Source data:

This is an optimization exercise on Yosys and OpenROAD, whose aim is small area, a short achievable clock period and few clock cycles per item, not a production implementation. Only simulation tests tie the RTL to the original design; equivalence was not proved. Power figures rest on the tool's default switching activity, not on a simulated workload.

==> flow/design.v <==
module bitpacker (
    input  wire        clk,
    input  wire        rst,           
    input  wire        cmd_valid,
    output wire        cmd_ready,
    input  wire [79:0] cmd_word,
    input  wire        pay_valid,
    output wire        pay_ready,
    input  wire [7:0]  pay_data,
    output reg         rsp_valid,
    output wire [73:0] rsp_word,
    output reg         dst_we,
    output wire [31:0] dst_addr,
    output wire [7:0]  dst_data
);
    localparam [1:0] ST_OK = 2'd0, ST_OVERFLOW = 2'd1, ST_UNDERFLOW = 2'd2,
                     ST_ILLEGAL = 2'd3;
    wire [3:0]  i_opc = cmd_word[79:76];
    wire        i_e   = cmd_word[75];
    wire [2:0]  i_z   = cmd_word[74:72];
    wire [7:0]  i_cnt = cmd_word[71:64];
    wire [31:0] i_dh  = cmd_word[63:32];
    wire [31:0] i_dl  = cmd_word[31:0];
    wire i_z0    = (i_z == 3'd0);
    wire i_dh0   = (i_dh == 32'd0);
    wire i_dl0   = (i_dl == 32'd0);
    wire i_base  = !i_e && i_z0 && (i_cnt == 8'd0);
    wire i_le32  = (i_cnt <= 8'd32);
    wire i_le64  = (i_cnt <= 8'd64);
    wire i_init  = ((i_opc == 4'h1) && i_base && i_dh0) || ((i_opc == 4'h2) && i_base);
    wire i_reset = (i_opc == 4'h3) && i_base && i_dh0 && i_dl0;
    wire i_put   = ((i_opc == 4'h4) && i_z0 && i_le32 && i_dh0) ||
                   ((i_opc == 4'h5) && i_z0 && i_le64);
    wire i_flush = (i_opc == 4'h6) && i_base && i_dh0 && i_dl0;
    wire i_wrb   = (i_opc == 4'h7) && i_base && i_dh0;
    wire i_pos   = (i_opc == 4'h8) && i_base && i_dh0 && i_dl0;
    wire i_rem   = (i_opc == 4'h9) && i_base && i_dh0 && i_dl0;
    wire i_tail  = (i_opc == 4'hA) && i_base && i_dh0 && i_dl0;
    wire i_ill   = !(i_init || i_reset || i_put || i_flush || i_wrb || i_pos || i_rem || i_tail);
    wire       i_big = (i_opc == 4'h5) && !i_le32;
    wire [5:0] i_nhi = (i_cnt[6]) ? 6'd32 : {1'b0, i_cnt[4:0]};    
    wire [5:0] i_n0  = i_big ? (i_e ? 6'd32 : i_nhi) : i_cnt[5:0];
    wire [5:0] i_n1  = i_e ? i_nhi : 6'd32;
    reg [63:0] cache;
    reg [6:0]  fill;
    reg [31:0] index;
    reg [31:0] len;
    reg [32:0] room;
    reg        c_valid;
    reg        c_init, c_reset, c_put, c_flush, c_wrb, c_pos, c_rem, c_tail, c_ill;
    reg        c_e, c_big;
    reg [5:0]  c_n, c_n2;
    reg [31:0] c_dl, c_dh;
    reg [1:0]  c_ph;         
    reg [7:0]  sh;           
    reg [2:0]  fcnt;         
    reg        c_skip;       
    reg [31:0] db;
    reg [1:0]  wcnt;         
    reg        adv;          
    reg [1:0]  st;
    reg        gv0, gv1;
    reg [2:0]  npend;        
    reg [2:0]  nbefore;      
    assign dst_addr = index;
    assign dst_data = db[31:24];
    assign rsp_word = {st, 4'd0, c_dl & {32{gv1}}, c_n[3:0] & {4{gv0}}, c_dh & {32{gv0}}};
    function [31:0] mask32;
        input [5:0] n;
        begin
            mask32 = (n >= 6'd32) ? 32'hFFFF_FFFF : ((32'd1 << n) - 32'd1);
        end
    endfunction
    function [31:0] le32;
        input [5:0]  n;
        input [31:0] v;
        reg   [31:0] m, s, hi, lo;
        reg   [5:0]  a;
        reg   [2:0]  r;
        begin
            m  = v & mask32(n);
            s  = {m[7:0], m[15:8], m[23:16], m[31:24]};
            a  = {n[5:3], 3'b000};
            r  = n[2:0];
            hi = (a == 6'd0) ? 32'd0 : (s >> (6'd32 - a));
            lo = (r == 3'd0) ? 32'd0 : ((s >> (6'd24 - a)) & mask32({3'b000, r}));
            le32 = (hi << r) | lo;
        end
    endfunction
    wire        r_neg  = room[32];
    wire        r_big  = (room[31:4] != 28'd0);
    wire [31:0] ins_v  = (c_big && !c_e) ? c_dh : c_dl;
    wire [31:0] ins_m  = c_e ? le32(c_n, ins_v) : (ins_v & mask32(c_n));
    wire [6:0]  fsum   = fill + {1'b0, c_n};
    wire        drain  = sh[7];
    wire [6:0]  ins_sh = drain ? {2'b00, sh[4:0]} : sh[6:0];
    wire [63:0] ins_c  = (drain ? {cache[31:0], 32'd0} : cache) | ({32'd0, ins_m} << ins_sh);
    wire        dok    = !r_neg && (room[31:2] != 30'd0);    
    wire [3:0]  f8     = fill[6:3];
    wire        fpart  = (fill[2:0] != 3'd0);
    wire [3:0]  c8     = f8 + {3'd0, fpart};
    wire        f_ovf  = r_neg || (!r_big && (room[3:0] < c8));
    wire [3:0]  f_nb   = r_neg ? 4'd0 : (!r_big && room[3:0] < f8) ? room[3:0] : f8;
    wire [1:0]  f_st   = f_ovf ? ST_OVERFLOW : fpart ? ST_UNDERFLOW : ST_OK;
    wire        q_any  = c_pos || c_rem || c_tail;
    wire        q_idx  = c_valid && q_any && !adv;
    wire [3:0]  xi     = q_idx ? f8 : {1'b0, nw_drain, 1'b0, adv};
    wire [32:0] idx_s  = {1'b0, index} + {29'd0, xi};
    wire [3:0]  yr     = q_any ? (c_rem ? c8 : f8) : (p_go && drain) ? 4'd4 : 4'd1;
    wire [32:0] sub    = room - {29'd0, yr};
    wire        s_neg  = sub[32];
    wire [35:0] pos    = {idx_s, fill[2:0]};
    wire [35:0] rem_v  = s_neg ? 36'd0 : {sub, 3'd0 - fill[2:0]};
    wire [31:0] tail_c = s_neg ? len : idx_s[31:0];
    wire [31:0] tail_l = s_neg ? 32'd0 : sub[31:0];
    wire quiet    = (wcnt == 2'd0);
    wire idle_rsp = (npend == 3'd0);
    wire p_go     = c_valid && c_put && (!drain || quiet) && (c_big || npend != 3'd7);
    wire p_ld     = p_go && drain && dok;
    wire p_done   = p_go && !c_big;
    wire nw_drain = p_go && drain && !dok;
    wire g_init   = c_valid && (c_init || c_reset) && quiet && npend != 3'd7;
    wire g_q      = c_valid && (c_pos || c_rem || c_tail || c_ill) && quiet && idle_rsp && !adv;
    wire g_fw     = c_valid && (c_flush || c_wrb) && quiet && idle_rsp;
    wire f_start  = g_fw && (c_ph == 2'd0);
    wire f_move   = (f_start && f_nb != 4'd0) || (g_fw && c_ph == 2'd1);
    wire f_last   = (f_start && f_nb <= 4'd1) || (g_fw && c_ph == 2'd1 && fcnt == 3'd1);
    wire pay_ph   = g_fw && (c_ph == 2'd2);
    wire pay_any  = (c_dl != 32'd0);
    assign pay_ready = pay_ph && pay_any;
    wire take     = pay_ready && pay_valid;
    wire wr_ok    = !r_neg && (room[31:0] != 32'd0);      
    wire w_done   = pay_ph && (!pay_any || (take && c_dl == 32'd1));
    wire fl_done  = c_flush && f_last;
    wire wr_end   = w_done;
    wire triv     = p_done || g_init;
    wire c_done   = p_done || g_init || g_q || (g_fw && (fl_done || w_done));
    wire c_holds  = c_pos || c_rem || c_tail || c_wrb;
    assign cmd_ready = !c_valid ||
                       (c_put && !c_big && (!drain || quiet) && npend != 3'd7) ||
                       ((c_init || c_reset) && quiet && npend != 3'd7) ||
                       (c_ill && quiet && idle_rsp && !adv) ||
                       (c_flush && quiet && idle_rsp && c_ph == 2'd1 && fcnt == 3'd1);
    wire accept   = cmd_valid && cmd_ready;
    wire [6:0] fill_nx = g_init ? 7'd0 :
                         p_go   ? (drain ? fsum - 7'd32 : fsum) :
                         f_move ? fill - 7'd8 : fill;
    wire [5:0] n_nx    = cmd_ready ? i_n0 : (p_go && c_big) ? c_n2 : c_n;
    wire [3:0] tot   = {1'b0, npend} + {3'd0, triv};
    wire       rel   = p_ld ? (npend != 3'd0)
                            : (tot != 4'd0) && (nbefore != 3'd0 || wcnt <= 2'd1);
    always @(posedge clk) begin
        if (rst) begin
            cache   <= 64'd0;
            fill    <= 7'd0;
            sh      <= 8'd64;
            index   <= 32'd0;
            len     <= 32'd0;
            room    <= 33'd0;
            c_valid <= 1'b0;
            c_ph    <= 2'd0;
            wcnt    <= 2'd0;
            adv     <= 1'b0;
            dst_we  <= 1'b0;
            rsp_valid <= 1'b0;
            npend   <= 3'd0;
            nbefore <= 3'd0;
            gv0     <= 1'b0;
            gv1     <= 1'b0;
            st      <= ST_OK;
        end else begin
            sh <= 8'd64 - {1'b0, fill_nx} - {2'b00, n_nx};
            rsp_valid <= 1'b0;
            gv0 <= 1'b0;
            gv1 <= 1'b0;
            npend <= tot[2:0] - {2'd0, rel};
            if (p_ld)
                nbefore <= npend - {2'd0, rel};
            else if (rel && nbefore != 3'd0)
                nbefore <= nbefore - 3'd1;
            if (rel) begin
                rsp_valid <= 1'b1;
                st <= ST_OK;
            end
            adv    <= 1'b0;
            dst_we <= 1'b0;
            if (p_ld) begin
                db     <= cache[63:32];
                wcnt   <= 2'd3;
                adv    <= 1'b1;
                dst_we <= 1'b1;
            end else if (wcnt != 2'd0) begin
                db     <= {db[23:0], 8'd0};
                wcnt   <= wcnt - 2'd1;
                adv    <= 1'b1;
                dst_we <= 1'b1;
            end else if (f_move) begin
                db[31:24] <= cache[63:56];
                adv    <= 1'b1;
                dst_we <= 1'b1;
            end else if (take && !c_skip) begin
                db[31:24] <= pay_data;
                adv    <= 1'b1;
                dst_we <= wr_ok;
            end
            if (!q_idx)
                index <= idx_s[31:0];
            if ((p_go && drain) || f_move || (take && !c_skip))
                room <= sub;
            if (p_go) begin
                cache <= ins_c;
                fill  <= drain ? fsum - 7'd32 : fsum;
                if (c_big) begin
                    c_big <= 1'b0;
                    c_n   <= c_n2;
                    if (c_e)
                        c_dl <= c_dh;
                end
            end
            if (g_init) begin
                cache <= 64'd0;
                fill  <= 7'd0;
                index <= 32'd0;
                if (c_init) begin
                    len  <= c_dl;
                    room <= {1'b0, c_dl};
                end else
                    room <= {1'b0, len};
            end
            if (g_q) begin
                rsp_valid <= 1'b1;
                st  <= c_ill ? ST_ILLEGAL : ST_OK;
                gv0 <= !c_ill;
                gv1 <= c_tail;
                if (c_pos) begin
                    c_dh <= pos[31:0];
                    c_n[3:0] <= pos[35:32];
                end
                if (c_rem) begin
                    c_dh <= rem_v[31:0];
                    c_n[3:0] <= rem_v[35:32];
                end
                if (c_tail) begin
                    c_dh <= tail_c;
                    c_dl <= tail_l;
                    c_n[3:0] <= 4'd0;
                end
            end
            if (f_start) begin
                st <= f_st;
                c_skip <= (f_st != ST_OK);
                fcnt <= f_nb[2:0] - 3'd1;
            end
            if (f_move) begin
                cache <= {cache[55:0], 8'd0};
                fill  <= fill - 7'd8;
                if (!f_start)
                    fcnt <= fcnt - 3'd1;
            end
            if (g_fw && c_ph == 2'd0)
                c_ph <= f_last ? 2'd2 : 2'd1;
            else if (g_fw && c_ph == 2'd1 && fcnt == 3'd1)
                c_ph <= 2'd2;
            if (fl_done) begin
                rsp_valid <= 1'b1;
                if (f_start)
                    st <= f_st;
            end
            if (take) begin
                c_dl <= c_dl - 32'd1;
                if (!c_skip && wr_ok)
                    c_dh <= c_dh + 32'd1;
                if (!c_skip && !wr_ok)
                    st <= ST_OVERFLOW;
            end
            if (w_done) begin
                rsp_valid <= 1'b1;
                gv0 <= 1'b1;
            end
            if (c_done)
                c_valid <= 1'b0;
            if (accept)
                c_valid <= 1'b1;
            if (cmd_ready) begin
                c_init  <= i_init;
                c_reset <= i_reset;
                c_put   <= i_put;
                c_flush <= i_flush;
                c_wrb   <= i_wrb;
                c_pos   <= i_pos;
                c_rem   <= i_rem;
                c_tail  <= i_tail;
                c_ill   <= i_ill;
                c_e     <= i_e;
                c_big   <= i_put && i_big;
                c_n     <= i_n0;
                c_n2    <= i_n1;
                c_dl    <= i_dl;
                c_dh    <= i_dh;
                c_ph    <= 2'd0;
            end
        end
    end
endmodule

**ABOUT THIS TASK**:
Please report every line in the entries above that holds the string "cache".

**ANSWER TO THE PROBLEM**:
    reg [63:0] cache;
    wire [63:0] ins_c  = (drain ? {cache[31:0], 32'd0} : cache) | ({32'd0, ins_m} << ins_sh);
            cache   <= 64'd0;
                db     <= cache[63:32];
                db[31:24] <= cache[63:56];
                cache <= ins_c;
                cache <= 64'd0;
                cache <= {cache[55:0], 8'd0};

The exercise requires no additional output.